数据维度:包括经度、纬度、房屋年龄中位数、总房间数、总卧室数、人口数、家庭户数、收入中位数、房屋价值中位数、以及海洋邻近度等关键指标。
数据格式:CSV格式,文件名为housing.csv,方便数据处理和分析。
来源信息:数据来源于公开的房地产市场数据,已进行标准化处理。
该数据集适合用于房价预测、房地产市场分析,以及地理位置对房价的影响研究。
数据用途概述:
该数据集具有广泛的应用潜力,特别适用于以下场景:
研究与分析:适用于房地产市场分析、房价影响因素研究、以及地理信息系统(GIS)结合房价分析的学术研究。

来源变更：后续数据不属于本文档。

===== src/flat_wrapper.sv =====
// flat-port wrapper written by rule: the top's interface ports become plain ports
module mem_port_result_flat 
  (clk_l2, rst_n, err, hreadyout, hrdata, hresp, done_src_done, done_src_rdata);
  mem_req_if done_src_i ();
  input  logic clk_l2;
  input  logic rst_n;
  input  logic err;
  output logic hreadyout;
  output logic [mem_pkg::DATA_W-1:0] hrdata;
  output logic hresp;
  input wire logic [$bits(done_src_i.done)-1:0] done_src_done;
  input wire logic [$bits(done_src_i.rdata)-1:0] done_src_rdata;
  assign done_src_i.done = done_src_done;
  assign done_src_i.rdata = done_src_rdata;
  mem_port_result u_core (.clk_l2(clk_l2), .rst_n(rst_n), .done_src(done_src_i), .err(err), .hreadyout(hreadyout), .hrdata(hrdata), .hresp(hresp));
endmodule
**src/common/mem_pkg.sv**
```systemverilog
// shared sizes and encodings; word access only, the mapped range starts at byte 0
package mem_pkg;

  // --------------------
  // sizes
  // --------------------

  // bus address width
  localparam int ADDR_W    = 32;
  // data word width
  localparam int DATA_W    = 32;
  // array depth in words
  localparam int MEM_WORDS = 1024;
  // word index width, log2 of depth
  localparam int WORD_AW   = 10;
  // byte size of mapped range, anything at or above is illegal
  localparam int MEM_BYTES = 4096;

  // --------------------
  // encodings
  // --------------------

  // ahb transfer type, only nonseq and seq start a transfer
  typedef enum logic [1:0] {
    HTRANS_IDLE   = 2'b00,
    HTRANS_BUSY   = 2'b01,
    HTRANS_NONSEQ = 2'b10,
    HTRANS_SEQ    = 2'b11
  } htrans_e;

  // port decoder state, one transfer in flight
  typedef enum logic {
    PORT_IDLE,
    PORT_WAIT_DONE
  } port_state_e;

  // access engine state in clk_mem
  typedef enum logic [1:0] {
    SYNC_IDLE,
    SYNC_ACCESS,
    SYNC_REPLY
  } sync_state_e;

endpackage

```
**src/common/mem_req_if.sv**
```systemverilog
// one port request across clock domains; addr, write and wdata must stay stable until done
interface mem_req_if;
  import mem_pkg::*;

  // two-phase request, flips once per legal transfer
  logic               req_tgl;
  // word index, not byte address
  logic [WORD_AW-1:0] addr;
  logic               write;
  logic [DATA_W-1:0]  wdata;
  // one clk_l2 cycle pulse when the access has finished
  logic               done;
  // read word, held stable by the engine
  logic [DATA_W-1:0]  rdata;

  // decoder side
  modport issue (
    output req_tgl, addr, write, wdata,
    input  done
  );

  // access engine side
  modport serve (
    input  req_tgl, addr, write, wdata,
    output done, rdata
  );

  // response stage only observes
  modport watch (
    input done, rdata
  );

endinterface

```
**src/mem/mem_port_decode.sv**
```systemverilog
// one transfer at a time, requests while busy are dropped; word-aligned accesses only
module mem_port_decode #(
  parameter bit PORT_WRITABLE = 1'b1
) (
  input  logic                       clk_l2,
  input  logic                       rst_n,
  input  logic                       hsel,
  input  mem_pkg::htrans_e           htrans,
  input  logic [mem_pkg::ADDR_W-1:0] haddr,
  input  logic                       hwrite,
  input  logic [mem_pkg::DATA_W-1:0] hwdata,
  mem_req_if.issue                   req,
  output logic                       err
);
  import mem_pkg::*;

  port_state_e state;
  logic        active;
  logic        start;
  logic        addr_ok;

  // --------------------
  // request decode
  // --------------------

  // nonseq or seq, busy and idle transfers are no-ops
  assign active  = (htrans == HTRANS_NONSEQ) || (htrans == HTRANS_SEQ);
  assign start   = hsel && active && (state == PORT_IDLE);
  // inside the mapped range and word aligned
  assign addr_ok = (haddr < ADDR_W'(MEM_BYTES)) && (haddr[1:0] == 2'b00);

  // --------------------
  // port fsm
  // --------------------

  always_ff @(posedge clk_l2, negedge rst_n)
  begin
    if (!rst_n)
    begin
      state       <= PORT_IDLE;
      req.req_tgl <= 1'b0;
      err         <= 1'b0;
    end
    else
    begin
      // err is a single pulse
      err <= 1'b0;
      case (state)
        PORT_IDLE:
        begin
          if (start)
          begin
            state <= PORT_WAIT_DONE;
            if (addr_ok)
              req.req_tgl <= ~req.req_tgl;
            else
              err <= 1'b1;
          end
        end
        PORT_WAIT_DONE:
        begin
          // bad address finishes the cycle after err, legal one on done
          if (err || req.done)
            state <= PORT_IDLE;
        end
        default: state <= PORT_IDLE;
      endcase
    end
  end

  // payload, held while the request crosses
  always_ff @(posedge clk_l2)
  begin
    if (start && addr_ok)
    begin
      req.addr  <= haddr[WORD_AW+1:2];
      // instruction port forces reads
      req.write <= PORT_WRITABLE && hwrite;
      req.wdata <= PORT_WRITABLE ? hwdata : '0;
    end
  end

  // --------------------
  // checks
  // --------------------

  // a new request only leaves an idle port
  assert property (@(posedge clk_l2) disable iff (!rst_n)
    (req.req_tgl != $past(req.req_tgl)) |-> ($past(state) == PORT_IDLE));

  // every accepted transfer gives err or a req toggle, never both
  assert property (@(posedge clk_l2) disable iff (!rst_n)
    start |=> (err != (req.req_tgl != $past(req.req_tgl))));

endmodule

```
**src/flat_wrapper.sv**
```systemverilog
// flat-port wrapper written by rule: the top's interface ports become plain ports
module mem_port_decode_flat import mem_pkg::*;
#(
  parameter bit PORT_WRITABLE = 1'b1
)
  (clk_l2, rst_n, hsel, htrans, haddr, hwrite, hwdata, err, req_req_tgl, req_addr, req_write, req_wdata, req_done);
  mem_req_if req_i ();
  input  logic clk_l2;
  input  logic rst_n;
  input  logic hsel;
  input  mem_pkg::htrans_e htrans;
  input  logic [mem_pkg::ADDR_W-1:0] haddr;
  input  logic hwrite;
  input  logic [mem_pkg::DATA_W-1:0] hwdata;
  output logic err;
  output wire logic [$bits(req_i.req_tgl)-1:0] req_req_tgl;
  output wire logic [$bits(req_i.addr)-1:0] req_addr;
  output wire logic [$bits(req_i.write)-1:0] req_write;
  output wire logic [$bits(req_i.wdata)-1:0] req_wdata;
  input wire logic [$bits(req_i.done)-1:0] req_done;
  assign req_req_tgl = req_i.req_tgl;
  assign req_addr = req_i.addr;
  assign req_write = req_i.write;
  assign req_wdata = req_i.wdata;
  assign req_i.done = req_done;
  mem_port_decode #(.PORT_WRITABLE(PORT_WRITABLE)) u_core (.clk_l2(clk_l2), .rst_n(rst_n), .hsel(hsel), .htrans(htrans), .haddr(haddr), .hwrite(hwrite), .hwdata(hwdata), .req(req_i), .err(err));
endmodule
```
**config.mk**
```make
export PLATFORM = sky130hd
export DESIGN_NAME = mem_port_decode_flat
export DESIGN_NICKNAME = d
export VERILOG_FILES = /design/src/common/mem_pkg.sv /design/src/common/mem_req_if.sv /design/src/mem/mem_port_decode.sv /design/src/flat_wrapper.sv
export SDC_FILE = /design/constraint.sdc
export NUM_CORES = 1
export LEC_CHECK = 0
export BUFFER_PORTS_ARGS = -buffer_cell sky130_fd_sc_hd__clkbuf_2
export CAP_MARGIN = 20
export CORE_ASPECT_RATIO = 0.8
export CORE_MARGIN = 4
export CORE_UTILIZATION = 38
export DETAILED_ROUTE_END_ITERATION = 8
export PLACE_DENSITY = 0.88
export SYNTH_ARGS = -nofsm -noshare
export SYNTH_HDL_FRONTEND = slang
export SYNTH_SLANG_ARGS = --single-unit
```
**constraint.sdc**
```tcl
create_clock -name clk_l2 -period 3.5 [get_ports clk_l2]
set_input_delay 0.175 -clock clk_l2 [delete_from_list [all_inputs] [get_ports clk_l2]]
set_output_delay 0.175 -clock clk_l2 [all_outputs]
set_load 0.01 [all_outputs]
```
==> results of run 1 <==
[registers in the layout, indices dropped and copies added (netlist names)]
register            flops
u_core.req.req_tgl      1
u_core.req.addr        10
u_core.err              1
u_core.req.write        1
u_core.state            1
u_core.req.wdata       32
[worst max-delay path by stage]
stage / end / slack (ns) / cells after the start
5_1_grt: u_core.req.addr[1]$_DFFE_PP_ / 1.59 / 3
6_report: u_core.req.wdata[22]$_DFFE_PP_ / 1.71 / 3
3_5_place_dp: u_core.req.wdata[14]$_DFFE_PP_ / 1.53 / 5
3_3_place_gp: u_core.req.wdata[18]$_DFFE_PP_ / 1.52 / 5
2_1_floorplan: u_core.req.addr[0]$_DFFE_PP_ / 0.67 / 3
4_1_cts: u_core.req.addr[8]$_DFFE_PP_ / 1.67 / 3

行业应用:可以为房地产行业提供数据支持,尤其是在房价预测、市场趋势分析、以及投资决策方面。
决策支持:支持政府部门进行房地产政策制定,以及评估不同区域的房屋价值。
教育和培训:作为数据科学、机器学习、以及房地产相关课程的实训素材,帮助学生掌握数据分析技能。
此数据集特别适合用于探索影响房价的关键因素,构建房价预测模型,并进行市场趋势分析。